Matrix Infrared Spectroscopy and Quantum‐Chemical Calculations for the Coinage‐Metal Fluorides: Comparisons of Ar?AuF,Ne?AuF,and Molecules MF2 and MF3

The reactions of laser‐ablated Au, Ag, and Cu atoms with F₂ in excess argon and neon gave new absorptions in the M? F stretching region of their IR spectra, which were assigned to metal‐fluoride species. For gold, a Ng? AuF bond was identified in mixed neon/argon samples. However, this bonding was much weaker with AgF and CuF. Molecules MF₂ and MF₃ (M=Au, Ag, Cu) were identified from the isotopic distribution of the Cu and Ag atoms, comparison of the frequencies for three metal fluorides, and theoretical frequency calculations. The AuF₅ molecule was characterized by its strongest stretching mode and theoretical frequency calculations. Additional evidence was observed for the formation of the Au₂F₆ molecule.     

Infrared laser photoisomerization of 2-fluoroethanol in argon

Different products result from single-photon IR photolysis of 2-fluoroethanol in solid argon depending upon the vibrational mode that is excited. Irradiation of the OH stretch causes an interconversion of the two most stable isomers T₁ and G_g. Irradiation of one CH stretch results in the formation of significant yields of the less stable G₁ and T_g isomers.
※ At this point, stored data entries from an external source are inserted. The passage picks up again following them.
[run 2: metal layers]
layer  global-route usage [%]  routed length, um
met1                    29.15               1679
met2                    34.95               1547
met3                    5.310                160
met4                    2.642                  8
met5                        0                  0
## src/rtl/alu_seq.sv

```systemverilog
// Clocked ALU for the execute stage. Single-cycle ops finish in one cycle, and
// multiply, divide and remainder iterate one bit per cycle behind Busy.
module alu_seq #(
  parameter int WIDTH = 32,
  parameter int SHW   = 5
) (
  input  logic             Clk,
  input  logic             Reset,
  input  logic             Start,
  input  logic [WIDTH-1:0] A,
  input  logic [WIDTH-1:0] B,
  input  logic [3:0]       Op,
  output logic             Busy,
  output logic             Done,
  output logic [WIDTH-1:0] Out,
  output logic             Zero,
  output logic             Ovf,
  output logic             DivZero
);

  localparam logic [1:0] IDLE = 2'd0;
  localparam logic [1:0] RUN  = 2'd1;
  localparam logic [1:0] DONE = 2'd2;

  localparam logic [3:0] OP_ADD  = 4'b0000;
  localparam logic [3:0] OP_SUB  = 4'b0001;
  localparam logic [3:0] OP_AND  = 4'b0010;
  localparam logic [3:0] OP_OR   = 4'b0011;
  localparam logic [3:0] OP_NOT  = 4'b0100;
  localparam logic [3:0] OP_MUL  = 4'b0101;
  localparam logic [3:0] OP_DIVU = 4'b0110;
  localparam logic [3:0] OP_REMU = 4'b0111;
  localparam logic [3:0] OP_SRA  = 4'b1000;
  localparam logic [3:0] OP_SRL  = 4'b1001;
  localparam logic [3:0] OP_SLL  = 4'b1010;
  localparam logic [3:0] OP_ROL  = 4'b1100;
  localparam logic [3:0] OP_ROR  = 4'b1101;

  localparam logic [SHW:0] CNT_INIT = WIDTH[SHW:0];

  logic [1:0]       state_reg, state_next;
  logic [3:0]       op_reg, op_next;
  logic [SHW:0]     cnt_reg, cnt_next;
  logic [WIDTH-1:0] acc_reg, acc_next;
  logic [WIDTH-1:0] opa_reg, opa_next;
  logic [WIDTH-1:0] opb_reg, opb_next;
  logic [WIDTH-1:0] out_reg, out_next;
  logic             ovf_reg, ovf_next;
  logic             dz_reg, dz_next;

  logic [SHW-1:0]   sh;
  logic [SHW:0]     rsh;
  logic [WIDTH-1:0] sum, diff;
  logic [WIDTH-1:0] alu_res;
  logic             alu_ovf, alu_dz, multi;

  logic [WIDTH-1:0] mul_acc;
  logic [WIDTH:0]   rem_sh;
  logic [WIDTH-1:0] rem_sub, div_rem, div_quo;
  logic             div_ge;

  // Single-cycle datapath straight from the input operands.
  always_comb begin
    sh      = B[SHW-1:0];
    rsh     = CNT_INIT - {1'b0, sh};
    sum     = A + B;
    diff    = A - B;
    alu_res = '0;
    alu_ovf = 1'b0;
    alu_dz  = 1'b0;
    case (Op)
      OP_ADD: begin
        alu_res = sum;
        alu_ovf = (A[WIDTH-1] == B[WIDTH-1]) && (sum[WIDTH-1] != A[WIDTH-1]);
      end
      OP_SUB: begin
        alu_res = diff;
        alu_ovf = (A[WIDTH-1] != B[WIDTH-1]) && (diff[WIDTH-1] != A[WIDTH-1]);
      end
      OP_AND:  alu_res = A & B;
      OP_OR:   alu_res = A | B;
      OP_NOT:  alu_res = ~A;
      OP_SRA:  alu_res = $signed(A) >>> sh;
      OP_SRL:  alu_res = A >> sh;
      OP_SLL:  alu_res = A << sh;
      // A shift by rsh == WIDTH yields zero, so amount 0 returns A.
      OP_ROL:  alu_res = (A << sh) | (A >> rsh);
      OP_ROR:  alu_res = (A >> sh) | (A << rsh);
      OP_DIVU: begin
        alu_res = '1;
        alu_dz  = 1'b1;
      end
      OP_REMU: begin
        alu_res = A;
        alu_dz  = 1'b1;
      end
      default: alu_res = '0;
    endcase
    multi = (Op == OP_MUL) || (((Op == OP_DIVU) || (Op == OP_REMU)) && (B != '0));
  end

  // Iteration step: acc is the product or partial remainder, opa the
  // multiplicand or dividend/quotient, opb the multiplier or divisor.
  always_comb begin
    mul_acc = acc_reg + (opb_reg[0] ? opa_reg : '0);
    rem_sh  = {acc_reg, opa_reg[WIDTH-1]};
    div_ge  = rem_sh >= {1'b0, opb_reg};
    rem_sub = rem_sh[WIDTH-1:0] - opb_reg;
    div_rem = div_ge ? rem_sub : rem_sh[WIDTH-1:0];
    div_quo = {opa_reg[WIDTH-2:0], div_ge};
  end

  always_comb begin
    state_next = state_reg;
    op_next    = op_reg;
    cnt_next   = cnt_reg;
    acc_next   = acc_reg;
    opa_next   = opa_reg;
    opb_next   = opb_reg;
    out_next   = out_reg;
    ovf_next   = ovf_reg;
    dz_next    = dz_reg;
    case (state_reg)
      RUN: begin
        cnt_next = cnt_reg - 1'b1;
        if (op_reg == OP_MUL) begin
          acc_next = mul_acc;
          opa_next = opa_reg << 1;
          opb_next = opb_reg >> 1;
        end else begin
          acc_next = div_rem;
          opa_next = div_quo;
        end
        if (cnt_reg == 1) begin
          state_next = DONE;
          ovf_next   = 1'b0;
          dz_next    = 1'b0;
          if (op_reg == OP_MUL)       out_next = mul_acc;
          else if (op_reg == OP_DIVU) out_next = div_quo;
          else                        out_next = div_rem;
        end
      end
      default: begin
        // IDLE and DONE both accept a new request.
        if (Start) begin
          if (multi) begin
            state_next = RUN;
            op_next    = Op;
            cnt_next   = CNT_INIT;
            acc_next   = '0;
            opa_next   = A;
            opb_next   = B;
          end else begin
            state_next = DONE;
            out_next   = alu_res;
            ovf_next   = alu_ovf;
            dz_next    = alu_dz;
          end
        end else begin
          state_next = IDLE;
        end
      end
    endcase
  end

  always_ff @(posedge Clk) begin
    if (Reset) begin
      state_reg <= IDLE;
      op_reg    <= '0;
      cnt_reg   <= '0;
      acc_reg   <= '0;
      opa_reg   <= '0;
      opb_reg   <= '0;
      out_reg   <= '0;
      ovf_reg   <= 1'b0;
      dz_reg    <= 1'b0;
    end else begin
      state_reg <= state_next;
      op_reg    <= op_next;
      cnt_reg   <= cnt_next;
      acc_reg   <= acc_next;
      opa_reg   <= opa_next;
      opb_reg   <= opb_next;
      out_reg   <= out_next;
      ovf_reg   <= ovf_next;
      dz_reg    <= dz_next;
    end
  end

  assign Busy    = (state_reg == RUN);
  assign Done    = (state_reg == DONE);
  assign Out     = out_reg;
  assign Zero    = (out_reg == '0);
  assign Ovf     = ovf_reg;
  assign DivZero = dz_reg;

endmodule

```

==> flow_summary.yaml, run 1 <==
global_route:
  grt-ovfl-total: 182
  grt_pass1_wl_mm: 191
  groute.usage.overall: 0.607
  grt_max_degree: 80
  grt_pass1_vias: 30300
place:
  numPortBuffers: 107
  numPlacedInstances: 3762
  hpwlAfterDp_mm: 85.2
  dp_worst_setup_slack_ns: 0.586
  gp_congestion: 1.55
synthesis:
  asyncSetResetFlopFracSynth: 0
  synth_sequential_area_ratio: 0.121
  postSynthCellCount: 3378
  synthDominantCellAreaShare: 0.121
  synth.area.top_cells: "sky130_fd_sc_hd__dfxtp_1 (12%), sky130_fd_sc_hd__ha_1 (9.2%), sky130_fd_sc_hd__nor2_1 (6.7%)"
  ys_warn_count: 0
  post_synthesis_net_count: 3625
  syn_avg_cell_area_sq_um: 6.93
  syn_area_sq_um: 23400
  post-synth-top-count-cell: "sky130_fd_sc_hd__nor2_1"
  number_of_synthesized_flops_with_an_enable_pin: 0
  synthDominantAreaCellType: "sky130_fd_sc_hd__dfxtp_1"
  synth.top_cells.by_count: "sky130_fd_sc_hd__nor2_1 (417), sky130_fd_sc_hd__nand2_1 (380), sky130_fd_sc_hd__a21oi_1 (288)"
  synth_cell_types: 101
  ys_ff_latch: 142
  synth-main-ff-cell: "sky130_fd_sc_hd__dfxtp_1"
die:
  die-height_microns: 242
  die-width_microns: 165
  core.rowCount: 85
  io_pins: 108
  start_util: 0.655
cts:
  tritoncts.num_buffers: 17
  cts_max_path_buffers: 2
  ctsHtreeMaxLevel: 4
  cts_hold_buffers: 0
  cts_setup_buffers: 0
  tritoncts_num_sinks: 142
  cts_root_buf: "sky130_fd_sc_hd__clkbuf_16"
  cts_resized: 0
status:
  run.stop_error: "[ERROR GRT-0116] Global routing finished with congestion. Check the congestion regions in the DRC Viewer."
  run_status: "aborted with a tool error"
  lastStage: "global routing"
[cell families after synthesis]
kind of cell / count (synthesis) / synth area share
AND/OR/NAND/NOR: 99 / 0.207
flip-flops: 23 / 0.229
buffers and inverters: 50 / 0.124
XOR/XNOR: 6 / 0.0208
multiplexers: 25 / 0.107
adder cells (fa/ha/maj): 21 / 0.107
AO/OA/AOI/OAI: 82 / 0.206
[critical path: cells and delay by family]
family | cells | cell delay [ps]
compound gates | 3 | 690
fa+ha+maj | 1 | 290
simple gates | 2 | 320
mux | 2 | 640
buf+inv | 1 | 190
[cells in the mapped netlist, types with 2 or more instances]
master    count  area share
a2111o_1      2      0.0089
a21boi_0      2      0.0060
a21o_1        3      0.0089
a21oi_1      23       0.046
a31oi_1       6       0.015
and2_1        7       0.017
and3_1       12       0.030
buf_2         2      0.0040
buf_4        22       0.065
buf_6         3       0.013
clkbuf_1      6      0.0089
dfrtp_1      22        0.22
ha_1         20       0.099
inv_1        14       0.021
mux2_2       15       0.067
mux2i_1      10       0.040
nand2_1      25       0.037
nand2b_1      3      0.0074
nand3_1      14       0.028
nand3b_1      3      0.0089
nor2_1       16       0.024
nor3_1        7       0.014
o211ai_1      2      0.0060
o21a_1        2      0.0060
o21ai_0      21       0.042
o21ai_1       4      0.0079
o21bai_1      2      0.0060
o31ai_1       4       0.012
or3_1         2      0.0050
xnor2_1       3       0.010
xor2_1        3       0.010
**config.mk**
```make
export PLATFORM = sky130hd
export DESIGN_NAME = word_serializer_flat
export DESIGN_NICKNAME = d
export VERILOG_FILES = /design/src/rtl/serializer_pkg.sv /design/src/rtl/word_serializer_if.sv /design/src/rtl/word_serializer_hold.sv /design/src/rtl/word_serializer.sv /design/src/flat_wrapper.sv
export SDC_FILE = /design/constraint.sdc
export NUM_CORES = 1
export LEC_CHECK = 0
export ABC_AREA = 1
export BUFFER_PORTS_ARGS = -buffer_cell sky130_fd_sc_hd__buf_2
export CAP_MARGIN = 5
export CORE_ASPECT_RATIO = 1.25
export CORE_UTILIZATION = 25
export DETAILED_ROUTE_END_ITERATION = 10
export GPL_TIMING_DRIVEN = 0
export PLACE_DENSITY = 0.53
export SYNTH_ARGS = -nofsm -noshare
export SYNTH_HDL_FRONTEND = slang
export SYNTH_SLANG_ARGS = --single-unit
```
**constraint.sdc**
```tcl
create_clock -name clock -period 3.4 [get_ports clock]
set_clock_uncertainty 0.1 [all_clocks]
set_input_delay 0.17 -clock clock [delete_from_list [all_inputs] [get_ports clock]]
set_output_delay 0.17 -clock clock [all_outputs]
set_load 0.01 [all_outputs]
```
**src/rtl/serializer_pkg.sv**
```systemverilog
// Shared types and constants for the word serializer.
package serializer_pkg;

    typedef enum logic {IDLE = 1'b0, SHIFT = 1'b1} state_t;

    localparam int DEF_WIDTH = 8;
    localparam int DEF_CNT_W = 16;

    // Bit counter width: ceil(log2(w)), never below 1.
    function automatic int cnt_bits(input int w);
        int r;
        r = 0;
        for (int i = 0; i < 32; i++)
            if ((1 << r) < w) r++;
        return (r < 1) ? 1 : r;
    endfunction

endpackage

```
**src/rtl/word_serializer_if.sv**
```systemverilog
// Load/ready word bus plus serial output and framing status.
interface word_serializer_if #(
    parameter int WIDTH = 8,
    parameter int CNT_W = 16
);
    logic [WIDTH-1:0] din;
    logic             load;
    logic             ready;
    logic             aa;
    logic             busy;
    logic             last;
    logic [CNT_W-1:0] words_sent;

    modport master (output din, load, input ready, aa, busy, last, words_sent);
    modport slave  (input din, load, output ready, aa, busy, last, words_sent);
endinterface

```
**src/rtl/word_serializer_hold.sv**
```systemverilog
// One-word holding register; lets the next word queue behind the one on the wire.
module word_hold_reg #(
    parameter int WIDTH = 8
) (
    input  logic             clock,
    input  logic             rst,
    input  logic             i_write,
    input  logic             i_read,
    input  logic [WIDTH-1:0] i_data,
    output logic [WIDTH-1:0] o_data,
    output logic             o_full
);
    logic [WIDTH-1:0] r_data;
    logic             r_full;

    always_ff @(posedge clock) begin
        if (rst) begin
            r_data <= '0;
            r_full <= 1'b0;
        end else if (i_read) begin
            r_full <= 1'b0;
        end else if (i_write) begin
            r_data <= i_data;
            r_full <= 1'b1;
        end
    end

    assign o_data = r_data;
    assign o_full = r_full;
endmodule

```
**src/rtl/word_serializer.sv**
```systemverilog
// MSB-first parallel-to-serial converter with a one-word skid for gapless streaming.
module word_serializer
    import serializer_pkg::*;
#(
    parameter int   WIDTH      = DEF_WIDTH,
    parameter logic IDLE_LEVEL = 1'b0,
    parameter int   CNT_W      = DEF_CNT_W
) (
    input  logic               clock,
    input  logic               rst,
    word_serializer_if.slave   bus
);
    localparam int             BW       = cnt_bits(WIDTH);
    localparam logic [BW-1:0]  LAST_IDX = BW'(WIDTH - 1);

    state_t           r_state;
    logic [WIDTH-1:0] r_shift;
    logic [BW-1:0]    r_bitcnt;
    logic [CNT_W-1:0] r_words;

    logic [WIDTH-1:0] w_hold_data;
    logic             w_hold_full;
    logic             w_accept;
    logic             w_last;
    logic             w_hold_wr;
    logic             w_hold_rd;

    assign w_accept  = bus.load && !w_hold_full;
    assign w_last    = (r_state == SHIFT) && (r_bitcnt == '0);
    // Mid-word loads park in the hold; a load on the last bit bypasses it.
    assign w_hold_wr = w_accept && (r_state == SHIFT) && (r_bitcnt != '0);
    assign w_hold_rd = w_last && w_hold_full;

    word_hold_reg #(.WIDTH(WIDTH)) u_hold (
        .clock   (clock),
        .rst     (rst),
        .i_write (w_hold_wr),
        .i_read  (w_hold_rd),
        .i_data  (bus.din),
        .o_data  (w_hold_data),
        .o_full  (w_hold_full)
    );

    always_ff @(posedge clock) begin
        if (rst) begin
            r_state  <= IDLE;
            r_shift  <= '0;
            r_bitcnt <= '0;
            r_words  <= '0;
        end else begin
            case (r_state)
                IDLE: begin
                    if (w_accept) begin
                        r_shift  <= bus.din;
                        r_bitcnt <= LAST_IDX;
                        r_state  <= SHIFT;
                    end
                end
                SHIFT: begin
                    if (r_bitcnt != '0) begin
                        r_shift  <= r_shift << 1;
                        r_bitcnt <= r_bitcnt - BW'(1);
                    end else begin
                        r_words <= r_words + CNT_W'(1);
                        if (w_hold_full) begin
                            r_shift  <= w_hold_data;
                            r_bitcnt <= LAST_IDX;
                        end else if (bus.load) begin
                            r_shift  <= bus.din;
                            r_bitcnt <= LAST_IDX;
                        end else begin
                            r_state <= IDLE;
                        end
                    end
                end
                default: r_state <= IDLE;
            endcase
        end
    end

    assign bus.ready      = !w_hold_full;
    assign bus.aa         = (r_state == SHIFT) ? r_shift[WIDTH-1] : IDLE_LEVEL;
    assign bus.busy       = (r_state == SHIFT);
    assign bus.last       = w_last;
    assign bus.words_sent = r_words;
endmodule

```
**src/flat_wrapper.sv**
```systemverilog
// flat-port wrapper written by rule: the top's interface ports become plain ports
module word_serializer_flat import serializer_pkg::*;
#(
    parameter int   WIDTH      = DEF_WIDTH,
    parameter logic IDLE_LEVEL = 1'b0,
    parameter int   CNT_W      = DEF_CNT_W
)
  (clock, rst, bus_din, bus_load, bus_ready, bus_aa, bus_busy, bus_last, bus_words_sent);
  word_serializer_if #(.WIDTH(WIDTH), .CNT_W(CNT_W)) bus_i ();
  input  logic clock;
  input  logic rst;
  input wire logic [$bits(bus_i.din)-1:0] bus_din;
  input wire logic [$bits(bus_i.load)-1:0] bus_load;
  output wire logic [$bits(bus_i.ready)-1:0] bus_ready;
  output wire logic [$bits(bus_i.aa)-1:0] bus_aa;
  output wire logic [$bits(bus_i.busy)-1:0] bus_busy;
  output wire logic [$bits(bus_i.last)-1:0] bus_last;
  output wire logic [$bits(bus_i.words_sent)-1:0] bus_words_sent;
  assign bus_i.din = bus_din;
  assign bus_i.load = bus_load;
  assign bus_ready = bus_i.ready;
  assign bus_aa = bus_i.aa;
  assign bus_busy = bus_i.busy;
  assign bus_last = bus_i.last;
  assign bus_words_sent = bus_i.words_sent;
  word_serializer #(.WIDTH(WIDTH), .IDLE_LEVEL(IDLE_LEVEL), .CNT_W(CNT_W)) u_core (.clock(clock), .rst(rst), .bus(bus_i));
endmodule
```
==> results.toml, run 1 <==
[run_status]
status = "finished clean"

[placement]
pre_cts_ws_ps = 1650
io_buffers = 30
dp.final_hpwl_mm = 3.09
gp_congestion = 0.764

[final_layout]
n_antenna_cell = 0
area_growth_pct = 20.7
nets = 295
utilization = 0.316
drive_gt1_frac = 0.174

[power_and_ir_drop]
power_mw = 0.983
p_int_mw = 0.703
seq_power_share = 0.494
pwr_density_cell_nw_per_um2 = 468
peakVddDrop_v = 0.000248
switching_share = 0.285
p_switching_mw = 0.280
clkPwrFrac = 0.350
p_comb_frac = 0.156
p_leak_nw = 0.928

[yosys]
syn_area_per_cell_um2 = 7.13
syn_inst = 244
netlist_area_um2 = 1740
ys_ff_latch = 37
syn_nets = 258
synth.yosys.seq_area_share = 0.426
synth_cell_types = 26
yosysWarnings = 0

[die]
fp.dieArea_um2 = 7300
die_w_um = 76.6
ios = 31
dieHeight_um = 95.3
core_area_um2 = 6650
initial_core_util = 0.262
core.rowCount = 33

[grt]
antenna_found_initial = 0
grt_remaining_overflow = 0
track_usage = 0.125
grt_pass1_vias = 1541
grt_max_degree = 12
grt_pass1_wl_mm = 7.18

[setup_path]
start_kind = "flip-flop"
crit_slowest_cell = "dfxtp_1"
crit_path_max_fanout = 8
crit_chain = "inv_1 -> ha_1 -> nand2_4 -> nand2_1 -> nand2_2 -> nor2_4 -> nand2_1 -> inv_2 -> nand2_1 -> o21ai_0"
crit_path_start = "u_core.r_bitcnt[0]"
max_stage_delay_ps = 300
worstSetupEndpointType = "flip-flop"
worstPathRequired_ps = 3510
path_class = "reg2reg"
cp.arrival_ps = 1880
crit_top_cell = "nand2_1"
r2r_start = "u_core.r_bitcnt[0]"

[clocking]
hold_buffers = 0
numCtsBuffers = 5
post_cts_buffers = 0
htree_levels = 2
cts_root_buf = "clkbuf_8"
clk_latency_ps = 290
cts_max_path_buffers = 2
cts_resized = 0
clock-sinks = 37
cts_tree = "built"
clk_pin_slew_ps = 80

[route]
vias = 1615
drt_pass1_iterations = 4
drc = 0
drtAntennaViolNets = 0
drt-vias-per-instance = 4.38
wl_per_cell_um = 11.3
first_iter_violations = 39
wirelength_mm = 4.19

[sta]
setup-violations-final = 0
hold_slack_ps = 32.9
maxSlewHeadroom = 0.635
setup-tns-final_ps = 0
timing.fmax_mhz = 564
worst_pin_slew_ps = 547
hold_viol = 0
slew_viol_final = 0
fin_ws_ps = 1630
rsz0062_at_grt = "no"
fin_crit_ps = 1770
fin_crit_sh = 0.521

[min_path]
hp-class = "in2reg"
min_from = "bus_din[0]"

[run]
maxCapViolations = 0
The isomers of 2-fluoroethanol can be photooriented in argon by IR irradiation.     

(Noble Gas)n-NC+ Molecular Ions in Noble Gas Matrices: Matrix Infrared Spectra and Electronic Structure Calculations

An investigation of pulsed-laser-ablated Zn, Cd and Hg metal atom reactions with HCN under excess argon during co-deposition with laser-ablated Hg atoms from a dental amalgam target also provided Hg emissions capable of photoionization of the CN photo-dissociation product. A new band at 1933.4 cm⁻¹ in the region of the CN and CN⁺ gas-phase fundamental absorptions that appeared upon annealing the matrix to 20 K after sample deposition, and disappeared upon UV photolysis is assigned to (Ar)_nCN⁺, our key finding. It is not possible to determine the n coefficient exactly, but structure calculations suggest that one, two, three or four argon atoms can solvate the CN⁺ cation in an argon matrix with C−N absorptions calculated (B3LYP) to be between 2317.2 and 2319.8 cm⁻¹. Similar bands were observed in solid krypton at 1920.5, in solid xenon at 1935.4 and in solid neon at 1947.8 cm⁻¹. H¹³CN reagent gave an 1892.3 absorption with shift instead, and a 12/13 isotopic frequency ratio–nearly the same as found for ¹³CN⁺ itself in the gas phase and in the argon matrix. The CN⁺ molecular ion serves as a useful infrared probe to examine Ng clusters. The following ion reactions are believed to occur here: the first step upon sample deposition is assisted by a focused pulsed YAG laser, and the second step occurs on sample annealing: (Ar)₂⁺+CN→Ar+CN⁺→(Ar)_nCN⁺.